アスベストを原因とする中皮腫は, ほとんど突然のように平成17年 (2005) にマスコミを賑わせた. しかし, 医学的あるいは環境衛生学的には, そのずっと以前から問題視されていたことは周知のことである.
戦前から戦中, そして戦後にかけてのアスベスト (石綿) の使用状況の変化が示すところによれば, わが国では高度経済成長期にきわめて有用な建築資材として多く使われたことが特徴的である. また, アメリカやイギリス, フランスなど諸外国での対応に比較してわが国の行政対応が遅れていたことが問題として指摘されている. こうした状況の中, 平成17年7月1日の『石綿障害予防規則』の施行直前に, 改めて社会的問題として大きく取り上げられたのである.
アスベストは建築物に多く使用され, 製造作業者のみならず工場周辺の住民, 建築現場の作業者, 建築物利用者 (居住者や学童など) 多くの人々が影響を受ける. そのために, 行政的には多くの省庁がかかわる問題となっている. また, 疾患としての中皮腫の自然史が明確になっていないこと, 潜伏期間が長いことなどは, 医学的にも対応が難しいことを示している.

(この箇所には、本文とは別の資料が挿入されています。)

$ cat config.mk
export PLATFORM = sky130hd
export DESIGN_NAME = fixed_sentence_framer_xor_check
export DESIGN_NICKNAME = d
export VERILOG_FILES = /design/src/hdl/fsfx_pkg.sv /design/src/hdl/fsfx_scan.sv /design/src/hdl/fixed_sentence_framer_xor_check.sv
export SDC_FILE = /design/constraint.sdc
export NUM_CORES = 1
export LEC_CHECK = 0
export BUFFER_PORTS_ARGS = -buffer_cell sky130_fd_sc_hd__buf_2
export CORE_MARGIN = 4
export CORE_UTILIZATION = 30
export DETAILED_ROUTE_END_ITERATION = 16
export PLACE_DENSITY = 0.41
export SETUP_SLACK_MARGIN = 0.4
export SYNTH_ARGS = -nofsm -noshare
export SYNTH_HDL_FRONTEND = slang
export SYNTH_SLANG_ARGS = --single-unit
$ cat constraint.sdc
create_clock -name clk -period 2.9 [get_ports clk]
set_clock_uncertainty 0.05 [all_clocks]
set_input_delay 0.145 -clock clk [delete_from_list [all_inputs] [get_ports clk]]
set_output_delay 0.145 -clock clk [all_outputs]
set_load 0.02 [all_outputs]
$ cat src/hdl/fsfx_pkg.sv
// shared constants, types and helpers for the sentence framer with xor check
// no dependencies; imported by fsfx_scan and fixed_sentence_framer_xor_check
package fsfx_pkg;

    localparam int FRAME_LEN = 20;
    localparam int ADDR_W    = $clog2(FRAME_LEN);
    localparam int CNT_W     = $clog2(FRAME_LEN + 1);

    localparam logic [ADDR_W-1:0] FIRST_IDX = ADDR_W'(0);
    localparam logic [ADDR_W-1:0] LAST_IDX  = ADDR_W'(FRAME_LEN - 1);
    localparam logic [ADDR_W-1:0] SUM_FIRST = ADDR_W'(1);
    localparam logic [ADDR_W-1:0] SUM_LAST  = ADDR_W'(15);
    localparam logic [ADDR_W-1:0] HEX_HI    = ADDR_W'(17);
    localparam logic [ADDR_W-1:0] HEX_LO    = ADDR_W'(18);

    localparam logic [7:0] START_RESET  = 8'h24;
    localparam logic [7:0] ASCII_ZERO   = 8'h30;
    localparam logic [7:0] ASCII_A_OFF  = 8'h37;

    localparam logic KIND_BYTE  = 1'b0;
    localparam logic KIND_ERROR = 1'b1;

    typedef struct packed {
        logic [7:0]        sum;
        logic              match;
        logic              found;
        logic [ADDR_W-1:0] pos;
    } scan_status_t;

    // upper-case ascii hex digit of one nibble
    function automatic logic [7:0] hex_digit(input logic [3:0] nib);
        logic [7:0] wide;
        wide = {4'h0, nib};
        if (nib < 4'd10)
        begin
            return ASCII_ZERO + wide;
        end
        return ASCII_A_OFF + wide;
    endfunction

endpackage

$ cat src/hdl/fsfx_scan.sv
// scan unit: folds one stored byte per cycle into checksum, check digits and start search
// depends on fsfx_pkg
module fsfx_scan (
    input  logic                       clk,
    input  logic                       rst_n,
    input  logic [7:0]                 start_char,
    input  logic                       rd_vld,
    input  logic [fsfx_pkg::ADDR_W-1:0] rd_tag,
    input  logic [7:0]                 rd_data,
    output fsfx_pkg::scan_status_t     status
);
    import fsfx_pkg::*;

    logic [7:0]        sum_reg;
    logic              found_reg;
    logic [ADDR_W-1:0] pos_reg;
    logic [7:0]        hi_reg;
    logic [7:0]        lo_reg;

    always_ff @(posedge clk or negedge rst_n)
    begin
        if (!rst_n)
        begin
            sum_reg   <= 8'h00;
            found_reg <= 1'b0;
            pos_reg   <= FIRST_IDX;
        end
        else if (rd_vld)
        begin
            if (rd_tag == FIRST_IDX)
            begin
                // start byte: fresh pass
                sum_reg   <= 8'h00;
                found_reg <= 1'b0;
                pos_reg   <= FIRST_IDX;
            end
            else
            begin
                if (rd_tag >= SUM_FIRST && rd_tag <= SUM_LAST)
                begin
                    sum_reg <= sum_reg ^ rd_data;
                end
                // first later start byte wins
                if (!found_reg && rd_data == start_char)
                begin
                    found_reg <= 1'b1;
                    pos_reg   <= rd_tag;
                end
            end
        end
    end

    always_ff @(posedge clk)
    begin
        if (rd_vld && rd_tag == HEX_HI)
        begin
            hi_reg <= rd_data;
        end
        if (rd_vld && rd_tag == HEX_LO)
        begin
            lo_reg <= rd_data;
        end
    end

    always_comb
    begin
        status.sum   = sum_reg;
        status.match = (hi_reg == hex_digit(sum_reg[7:4])) &&
                       (lo_reg == hex_digit(sum_reg[3:0]));
        status.found = found_reg;
        status.pos   = pos_reg;
    end

endmodule

$ cat src/hdl/fixed_sentence_framer_xor_check.sv
// top level of the sentence framer: frame store memory, sequencer and output register
// depends on fsfx_pkg and fsfx_scan
//
// channel   direction  handshake                 payload
// input     in         in_valid / in_stall       byte_in
// output    out        out_valid / out_stall     kind, data, last
// config    in         cfg_valid / cfg_ready     cfg_data (start_char)
//
// one input word is taken per cycle while no sentence is complete; a word that
// completes the sentence starts a scan pass over the single read port of the
// frame store; a match then emits FRAME_LEN words, each first read and then
// loaded into the output register; a mismatch emits one error word and, when a
// later start byte was found, moves the tail down from it, one read and one
// write of the store per cycle
// output stalls hold the sequencer; the output register lets a new input word
// in while the last result still waits
// reset clears control state only; the frame store needs no clearing pass
module fixed_sentence_framer_xor_check (
    input  logic       clk,
    input  logic       rst_n,
    input  logic       in_valid,
    output logic       in_stall,
    input  logic [7:0] byte_in,
    output logic       out_valid,
    input  logic       out_stall,
    output logic       kind,
    output logic [7:0] data,
    output logic       last,
    input  logic       cfg_valid,
    output logic       cfg_ready,
    input  logic [7:0] cfg_data
);
    import fsfx_pkg::*;

    localparam logic [3:0] S_IDLE     = 4'd0;
    localparam logic [3:0] S_SCAN     = 4'd1;
    localparam logic [3:0] S_SCAN_END = 4'd2;
    localparam logic [3:0] S_DECIDE   = 4'd3;
    localparam logic [3:0] S_EMIT_RD  = 4'd4;
    localparam logic [3:0] S_EMIT_LD  = 4'd5;
    localparam logic [3:0] S_ERR      = 4'd6;
    localparam logic [3:0] S_COPY     = 4'd7;
    localparam logic [3:0] S_COPY_END = 4'd8;

    // frame store, one write and one registered read per cycle
    logic [7:0] store_mem [FRAME_LEN];

    logic [3:0]        state_reg, state_next;
    logic [ADDR_W-1:0] idx_reg, idx_next;
    logic [ADDR_W-1:0] dst_reg, dst_next;
    logic [CNT_W-1:0]  fill_reg, fill_next;
    logic [7:0]        start_char_reg;

    logic [ADDR_W-1:0] rd_addr;
    logic [7:0]        rd_data_reg;
    logic [ADDR_W-1:0] rd_tag_reg;
    logic              scan_vld_reg, scan_vld_next;
    logic              copy_vld_reg, copy_vld_next;

    logic              wr_en;
    logic [ADDR_W-1:0] wr_addr;
    logic [7:0]        wr_data;

    logic              out_valid_reg;
    logic              kind_reg;
    logic [7:0]        data_reg;
    logic              last_reg;
    logic              out_free;
    logic              out_load;
    logic              load_kind;
    logic [7:0]        load_data;
    logic              load_last;

    logic              in_accept;
    scan_status_t      scan_status;

    assign in_stall  = (state_reg != S_IDLE);
    assign in_accept = in_valid && !in_stall;
    assign cfg_ready = 1'b1;
    assign out_free  = !out_valid_reg || !out_stall;

    assign out_valid = out_valid_reg;
    assign kind      = kind_reg;
    assign data      = data_reg;
    assign last      = last_reg;

    fsfx_scan u_scan (
        .clk        (clk),
        .rst_n      (rst_n),
        .start_char (start_char_reg),
        .rd_vld     (scan_vld_reg),
        .rd_tag     (rd_tag_reg),
        .rd_data    (rd_data_reg),
        .status     (scan_status)
    );

    always_comb
    begin
        state_next    = state_reg;
        idx_next      = idx_reg;
        dst_next      = dst_reg;
        fill_next     = fill_reg;
        rd_addr       = idx_reg;
        scan_vld_next = 1'b0;
        copy_vld_next = 1'b0;
        out_load      = 1'b0;
        load_kind     = KIND_BYTE;
        load_data     = rd_data_reg;
        load_last     = 1'b0;
        wr_en         = 1'b0;
        wr_addr       = fill_reg[ADDR_W-1:0];
        wr_data       = byte_in;

        // tail move: write lands in the cycle after its read
        if (copy_vld_reg)
        begin
            wr_en    = 1'b1;
            wr_addr  = dst_reg;
            wr_data  = rd_data_reg;
            dst_next = dst_reg + ADDR_W'(1);
        end

        case (state_reg)
            S_IDLE:
            begin
                if (in_accept)
                begin
                    if (fill_reg == CNT_W'(0))
                    begin
                        // hunting for the start character
                        if (byte_in == start_char_reg)
                        begin
                            wr_en     = 1'b1;
                            wr_addr   = FIRST_IDX;
                            fill_next = CNT_W'(1);
                        end
                    end
                    else
                    begin
                        wr_en = 1'b1;
                        if (fill_reg == CNT_W'(FRAME_LEN - 1))
                        begin
                            idx_next   = FIRST_IDX;
                            state_next = S_SCAN;
                        end
                        else
                        begin
                            fill_next = fill_reg + CNT_W'(1);
                        end
                    end
                end
            end
            S_SCAN:
            begin
                scan_vld_next = 1'b1;
                if (idx_reg == LAST_IDX)
                begin
                    state_next = S_SCAN_END;
                end
                else
                begin
                    idx_next = idx_reg + ADDR_W'(1);
                end
            end
            S_SCAN_END:
            begin
                state_next = S_DECIDE;
            end
            S_DECIDE:
            begin
                if (scan_status.match)
                begin
                    idx_next   = FIRST_IDX;
                    fill_next  = CNT_W'(0);
                    state_next = S_EMIT_RD;
                end
                else
                begin
                    state_next = S_ERR;
                end
            end
            S_EMIT_RD:
            begin
                state_next = S_EMIT_LD;
            end
            S_EMIT_LD:
            begin
                // read address held so the read word stays put while stalled
                if (out_free)
                begin
                    out_load  = 1'b1;
                    load_kind = KIND_BYTE;
                    load_data = rd_data_reg;
                    load_last = (idx_reg == LAST_IDX);
                    if (idx_reg == LAST_IDX)
                    begin
                        state_next = S_IDLE;
                    end
                    else
                    begin
                        idx_next   = idx_reg + ADDR_W'(1);
                        state_next = S_EMIT_RD;
                    end
                end
            end
            S_ERR:
            begin
                if (out_free)
                begin
                    out_load  = 1'b1;
                    load_kind = KIND_ERROR;
                    load_data = scan_status.sum;
                    load_last = 1'b1;
                    if (scan_status.found)
                    begin
                        idx_next   = scan_status.pos;
                        dst_next   = FIRST_IDX;
                        fill_next  = CNT_W'(FRAME_LEN) - CNT_W'(scan_status.pos);
                        state_next = S_COPY;
                    end
                    else
                    begin
                        fill_next  = CNT_W'(0);
                        state_next = S_IDLE;
                    end
                end
            end
            S_COPY:
            begin
                copy_vld_next = 1'b1;
                if (idx_reg == LAST_IDX)
                begin
                    state_next = S_COPY_END;
                end
                else
                begin
                    idx_next = idx_reg + ADDR_W'(1);
                end
            end
            S_COPY_END:
            begin
                state_next = S_IDLE;
            end
            default:
            begin
                state_next = S_IDLE;
            end
        endcase
    end

    always_ff @(posedge clk)
    begin
        if (wr_en)
        begin
            store_mem[wr_addr] <= wr_data;
        end
        rd_data_reg <= store_mem[rd_addr];
        rd_tag_reg  <= rd_addr;
    end

    always_ff @(posedge clk or negedge rst_n)
    begin
        if (!rst_n)
        begin
            state_reg      <= S_IDLE;
            idx_reg        <= FIRST_IDX;
            dst_reg        <= FIRST_IDX;
            fill_reg       <= CNT_W'(0);
            start_char_reg <= START_RESET;
            scan_vld_reg   <= 1'b0;
            copy_vld_reg   <= 1'b0;
            out_valid_reg  <= 1'b0;
        end
        else
        begin
            state_reg    <= state_next;
            idx_reg      <= idx_next;
            dst_reg      <= dst_next;
            fill_reg     <= fill_next;
            scan_vld_reg <= scan_vld_next;
            copy_vld_reg <= copy_vld_next;
            if (cfg_valid && cfg_ready)
            begin
                start_char_reg <= cfg_data;
            end
            if (out_load)
            begin
                out_valid_reg <= 1'b1;
            end
            else if (!out_stall)
            begin
                out_valid_reg <= 1'b0;
            end
        end
    end

    always_ff @(posedge clk)
    begin
        if (out_load)
        begin
            kind_reg <= load_kind;
            data_reg <= load_data;
            last_reg <= load_last;
        end
    end

    // fill count stays below a full sentence between words
    a_fill_range: assert property (@(posedge clk) disable iff (!rst_n)
        fill_reg < CNT_W'(FRAME_LEN))
        else $error("fill count reached a full sentence");

    // the output register is only loaded when free, so no word is overwritten
    a_no_overwrite: assert property (@(posedge clk) disable iff (!rst_n)
        out_load |-> out_free)
        else $error("output word overwritten");

    // input writes and tail-move writes never share the store write port
    a_write_port: assert property (@(posedge clk) disable iff (!rst_n)
        !(in_accept && copy_vld_reg))
        else $error("write port conflict");

    // a later start byte is never at the front, so the tail move always shifts
    a_pos_nonzero: assert property (@(posedge clk) disable iff (!rst_n)
        (state_reg == S_ERR && scan_status.found) |-> (scan_status.pos != FIRST_IDX))
        else $error("rescan found the dropped start byte");

endmodule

さらに, わが国では1970, 80年代がアスベスト使用のピークであり, 今後10-20年後にさらに多くの中皮種の発症が予測されている. 以上のように, アスベストに起因する中皮腫は戦後における効率優先の経済開発によって生じた問題として位置づけることができる. 医学的問題の背後にある社会的, 歴史的背景を重視して問題を考えたい.